_EXERCISE DATA_
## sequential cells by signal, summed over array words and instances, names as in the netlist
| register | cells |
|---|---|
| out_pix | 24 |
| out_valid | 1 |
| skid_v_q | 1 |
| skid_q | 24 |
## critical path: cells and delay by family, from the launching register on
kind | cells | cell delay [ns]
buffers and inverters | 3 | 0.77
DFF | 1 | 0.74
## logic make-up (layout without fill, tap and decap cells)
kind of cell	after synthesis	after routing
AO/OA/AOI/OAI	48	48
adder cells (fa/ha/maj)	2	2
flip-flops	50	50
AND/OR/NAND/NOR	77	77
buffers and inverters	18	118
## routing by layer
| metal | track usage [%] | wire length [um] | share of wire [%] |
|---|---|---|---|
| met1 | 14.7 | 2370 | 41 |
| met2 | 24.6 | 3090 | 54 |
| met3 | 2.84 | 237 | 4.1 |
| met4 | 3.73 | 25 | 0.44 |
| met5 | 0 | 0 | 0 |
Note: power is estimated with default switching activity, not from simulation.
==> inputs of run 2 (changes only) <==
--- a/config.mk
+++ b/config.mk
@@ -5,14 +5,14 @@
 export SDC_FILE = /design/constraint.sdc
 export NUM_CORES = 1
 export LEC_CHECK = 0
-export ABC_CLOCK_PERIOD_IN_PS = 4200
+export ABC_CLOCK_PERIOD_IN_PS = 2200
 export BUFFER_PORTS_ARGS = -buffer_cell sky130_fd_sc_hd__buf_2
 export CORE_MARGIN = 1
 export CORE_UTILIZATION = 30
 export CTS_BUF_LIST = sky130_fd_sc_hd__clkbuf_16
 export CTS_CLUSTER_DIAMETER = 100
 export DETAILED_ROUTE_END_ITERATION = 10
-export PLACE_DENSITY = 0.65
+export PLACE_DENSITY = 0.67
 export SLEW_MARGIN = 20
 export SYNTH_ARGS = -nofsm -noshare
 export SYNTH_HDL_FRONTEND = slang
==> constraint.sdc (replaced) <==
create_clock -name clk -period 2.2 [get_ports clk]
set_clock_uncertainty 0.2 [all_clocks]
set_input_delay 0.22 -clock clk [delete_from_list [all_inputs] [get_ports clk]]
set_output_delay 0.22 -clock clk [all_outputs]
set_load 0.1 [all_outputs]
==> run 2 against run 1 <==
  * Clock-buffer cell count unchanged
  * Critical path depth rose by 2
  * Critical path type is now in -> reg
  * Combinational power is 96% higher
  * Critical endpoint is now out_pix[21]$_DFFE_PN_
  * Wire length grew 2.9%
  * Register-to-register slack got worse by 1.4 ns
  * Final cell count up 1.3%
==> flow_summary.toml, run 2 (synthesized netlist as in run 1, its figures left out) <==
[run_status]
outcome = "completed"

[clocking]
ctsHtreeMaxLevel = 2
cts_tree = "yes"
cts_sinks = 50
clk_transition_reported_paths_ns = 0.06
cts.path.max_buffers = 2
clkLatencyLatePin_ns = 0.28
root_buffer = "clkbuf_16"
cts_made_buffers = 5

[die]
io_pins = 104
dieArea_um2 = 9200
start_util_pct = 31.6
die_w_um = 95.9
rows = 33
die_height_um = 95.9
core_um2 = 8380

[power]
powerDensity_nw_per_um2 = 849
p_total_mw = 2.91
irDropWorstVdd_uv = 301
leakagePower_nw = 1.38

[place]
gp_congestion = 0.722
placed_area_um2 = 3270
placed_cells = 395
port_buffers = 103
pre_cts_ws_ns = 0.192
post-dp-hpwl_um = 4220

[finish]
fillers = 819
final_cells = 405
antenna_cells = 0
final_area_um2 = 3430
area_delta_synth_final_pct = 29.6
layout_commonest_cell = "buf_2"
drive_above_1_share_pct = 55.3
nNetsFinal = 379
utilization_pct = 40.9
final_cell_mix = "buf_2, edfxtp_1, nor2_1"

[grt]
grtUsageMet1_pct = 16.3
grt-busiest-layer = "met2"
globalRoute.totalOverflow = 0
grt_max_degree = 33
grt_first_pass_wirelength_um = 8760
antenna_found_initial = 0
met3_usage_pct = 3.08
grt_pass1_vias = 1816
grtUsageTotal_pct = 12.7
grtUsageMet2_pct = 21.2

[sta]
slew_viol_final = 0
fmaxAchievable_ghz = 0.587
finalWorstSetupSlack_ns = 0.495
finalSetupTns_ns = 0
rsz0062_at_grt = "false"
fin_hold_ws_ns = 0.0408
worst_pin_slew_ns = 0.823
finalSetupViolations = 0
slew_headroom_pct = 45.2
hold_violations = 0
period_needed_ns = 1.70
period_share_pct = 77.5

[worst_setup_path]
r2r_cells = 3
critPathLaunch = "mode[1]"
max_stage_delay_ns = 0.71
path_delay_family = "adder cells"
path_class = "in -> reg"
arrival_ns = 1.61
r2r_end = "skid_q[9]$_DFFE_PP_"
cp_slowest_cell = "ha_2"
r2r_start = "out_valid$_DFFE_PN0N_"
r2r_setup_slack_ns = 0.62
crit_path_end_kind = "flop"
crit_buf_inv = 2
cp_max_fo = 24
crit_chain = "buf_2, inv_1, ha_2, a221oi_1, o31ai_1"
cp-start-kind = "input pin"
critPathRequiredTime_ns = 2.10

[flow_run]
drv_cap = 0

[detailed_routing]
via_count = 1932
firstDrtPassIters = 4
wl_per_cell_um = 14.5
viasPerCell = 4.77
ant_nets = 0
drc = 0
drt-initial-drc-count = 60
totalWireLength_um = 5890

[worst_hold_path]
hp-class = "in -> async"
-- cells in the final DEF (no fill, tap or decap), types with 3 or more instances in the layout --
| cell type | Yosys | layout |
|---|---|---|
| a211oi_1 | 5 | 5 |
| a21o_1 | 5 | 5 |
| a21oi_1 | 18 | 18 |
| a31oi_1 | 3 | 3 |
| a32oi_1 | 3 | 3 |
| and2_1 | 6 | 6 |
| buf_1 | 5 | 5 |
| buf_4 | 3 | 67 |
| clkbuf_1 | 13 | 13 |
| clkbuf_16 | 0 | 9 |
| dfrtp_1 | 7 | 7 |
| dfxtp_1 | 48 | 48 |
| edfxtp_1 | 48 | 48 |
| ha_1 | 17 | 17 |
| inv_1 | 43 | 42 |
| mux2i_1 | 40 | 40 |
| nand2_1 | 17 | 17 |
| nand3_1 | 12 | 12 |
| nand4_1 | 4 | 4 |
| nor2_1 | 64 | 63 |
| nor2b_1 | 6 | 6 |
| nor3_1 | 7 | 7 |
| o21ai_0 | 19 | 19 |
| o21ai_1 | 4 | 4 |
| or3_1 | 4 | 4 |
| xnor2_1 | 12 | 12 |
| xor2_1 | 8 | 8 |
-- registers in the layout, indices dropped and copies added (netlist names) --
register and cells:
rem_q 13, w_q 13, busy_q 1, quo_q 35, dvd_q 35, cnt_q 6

_WORK INSTRUCTION_
Repeat the material exactly, please, so that each line matches its source.

_RESPONSE AREA_
## sequential cells by signal, summed over array words and instances, names as in the netlist
| register | cells |
|---|---|
| out_pix | 24 |
| out_valid | 1 |
| skid_v_q | 1 |
| skid_q | 24 |
## critical path: cells and delay by family, from the launching register on
kind | cells | cell delay [ns]
buffers and inverters | 3 | 0.77
DFF | 1 | 0.74
## logic make-up (layout without fill, tap and decap cells)
kind of cell	after synthesis	after routing
AO/OA/AOI/OAI	48	48
adder cells (fa/ha/maj)	2	2
flip-flops	50	50
AND/OR/NAND/NOR	77	77
buffers and inverters	18	118
## routing by layer
| metal | track usage [%] | wire length [um] | share of wire [%] |
|---|---|---|---|
| met1 | 14.7 | 2370 | 41 |
| met2 | 24.6 | 3090 | 54 |
| met3 | 2.84 | 237 | 4.1 |
| met4 | 3.73 | 25 | 0.44 |
| met5 | 0 | 0 | 0 |
Note: power is estimated with default switching activity, not from simulation.
==> inputs of run 2 (changes only) <==
--- a/config.mk
+++ b/config.mk
@@ -5,14 +5,14 @@
 export SDC_FILE = /design/constraint.sdc
 export NUM_CORES = 1
 export LEC_CHECK = 0
-export ABC_CLOCK_PERIOD_IN_PS = 4200
+export ABC_CLOCK_PERIOD_IN_PS = 2200
 export BUFFER_PORTS_ARGS = -buffer_cell sky130_fd_sc_hd__buf_2
 export CORE_MARGIN = 1
 export CORE_UTILIZATION = 30
 export CTS_BUF_LIST = sky130_fd_sc_hd__clkbuf_16
 export CTS_CLUSTER_DIAMETER = 100
 export DETAILED_ROUTE_END_ITERATION = 10
-export PLACE_DENSITY = 0.65
+export PLACE_DENSITY = 0.67
 export SLEW_MARGIN = 20
 export SYNTH_ARGS = -nofsm -noshare
 export SYNTH_HDL_FRONTEND = slang
==> constraint.sdc (replaced) <==
create_clock -name clk -period 2.2 [get_ports clk]
set_clock_uncertainty 0.2 [all_clocks]
set_input_delay 0.22 -clock clk [delete_from_list [all_inputs] [get_ports clk]]
set_output_delay 0.22 -clock clk [all_outputs]
set_load 0.1 [all_outputs]
==> run 2 against run 1 <==
  * Clock-buffer cell count unchanged
  * Critical path depth rose by 2
  * Critical path type is now in -> reg
  * Combinational power is 96% higher
  * Critical endpoint is now out_pix[21]$_DFFE_PN_
  * Wire length grew 2.9%
  * Register-to-register slack got worse by 1.4 ns
  * Final cell count up 1.3%
==> flow_summary.toml, run 2 (synthesized netlist as in run 1, its figures left out) <==
[run_status]
outcome = "completed"

[clocking]
ctsHtreeMaxLevel = 2
cts_tree = "yes"
cts_sinks = 50
clk_transition_reported_paths_ns = 0.06
cts.path.max_buffers = 2
clkLatencyLatePin_ns = 0.28
root_buffer = "clkbuf_16"
cts_made_buffers = 5

[die]
io_pins = 104
dieArea_um2 = 9200
start_util_pct = 31.6
die_w_um = 95.9
rows = 33
die_height_um = 95.9
core_um2 = 8380

[power]
powerDensity_nw_per_um2 = 849
p_total_mw = 2.91
irDropWorstVdd_uv = 301
leakagePower_nw = 1.38

[place]
gp_congestion = 0.722
placed_area_um2 = 3270
placed_cells = 395
port_buffers = 103
pre_cts_ws_ns = 0.192
post-dp-hpwl_um = 4220

[finish]
fillers = 819
final_cells = 405
antenna_cells = 0
final_area_um2 = 3430
area_delta_synth_final_pct = 29.6
layout_commonest_cell = "buf_2"
drive_above_1_share_pct = 55.3
nNetsFinal = 379
utilization_pct = 40.9
final_cell_mix = "buf_2, edfxtp_1, nor2_1"

[grt]
grtUsageMet1_pct = 16.3
grt-busiest-layer = "met2"
globalRoute.totalOverflow = 0
grt_max_degree = 33
grt_first_pass_wirelength_um = 8760
antenna_found_initial = 0
met3_usage_pct = 3.08
grt_pass1_vias = 1816
grtUsageTotal_pct = 12.7
grtUsageMet2_pct = 21.2

[sta]
slew_viol_final = 0
fmaxAchievable_ghz = 0.587
finalWorstSetupSlack_ns = 0.495
finalSetupTns_ns = 0
rsz0062_at_grt = "false"
fin_hold_ws_ns = 0.0408
worst_pin_slew_ns = 0.823
finalSetupViolations = 0
slew_headroom_pct = 45.2
hold_violations = 0
period_needed_ns = 1.70
period_share_pct = 77.5

[worst_setup_path]
r2r_cells = 3
critPathLaunch = "mode[1]"
max_stage_delay_ns = 0.71
path_delay_family = "adder cells"
path_class = "in -> reg"
arrival_ns = 1.61
r2r_end = "skid_q[9]$_DFFE_PP_"
cp_slowest_cell = "ha_2"
r2r_start = "out_valid$_DFFE_PN0N_"
r2r_setup_slack_ns = 0.62
crit_path_end_kind = "flop"
crit_buf_inv = 2
cp_max_fo = 24
crit_chain = "buf_2, inv_1, ha_2, a221oi_1, o31ai_1"
cp-start-kind = "input pin"
critPathRequiredTime_ns = 2.10

[flow_run]
drv_cap = 0

[detailed_routing]
via_count = 1932
firstDrtPassIters = 4
wl_per_cell_um = 14.5
viasPerCell = 4.77
ant_nets = 0
drc = 0
drt-initial-drc-count = 60
totalWireLength_um = 5890

[worst_hold_path]
hp-class = "in -> async"
-- cells in the final DEF (no fill, tap or decap), types with 3 or more instances in the layout --
| cell type | Yosys | layout |
|---|---|---|
| a211oi_1 | 5 | 5 |
| a21o_1 | 5 | 5 |
| a21oi_1 | 18 | 18 |
| a31oi_1 | 3 | 3 |
| a32oi_1 | 3 | 3 |
| and2_1 | 6 | 6 |
| buf_1 | 5 | 5 |
| buf_4 | 3 | 67 |
| clkbuf_1 | 13 | 13 |
| clkbuf_16 | 0 | 9 |
| dfrtp_1 | 7 | 7 |
| dfxtp_1 | 48 | 48 |
| edfxtp_1 | 48 | 48 |
| ha_1 | 17 | 17 |
| inv_1 | 43 | 42 |
| mux2i_1 | 40 | 40 |
| nand2_1 | 17 | 17 |
| nand3_1 | 12 | 12 |
| nand4_1 | 4 | 4 |
| nor2_1 | 64 | 63 |
| nor2b_1 | 6 | 6 |
| nor3_1 | 7 | 7 |
| o21ai_0 | 19 | 19 |
| o21ai_1 | 4 | 4 |
| or3_1 | 4 | 4 |
| xnor2_1 | 12 | 12 |
| xor2_1 | 8 | 8 |
-- registers in the layout, indices dropped and copies added (netlist names) --
register and cells:
rem_q 13, w_q 13, busy_q 1, quo_q 35, dvd_q 35, cnt_q 6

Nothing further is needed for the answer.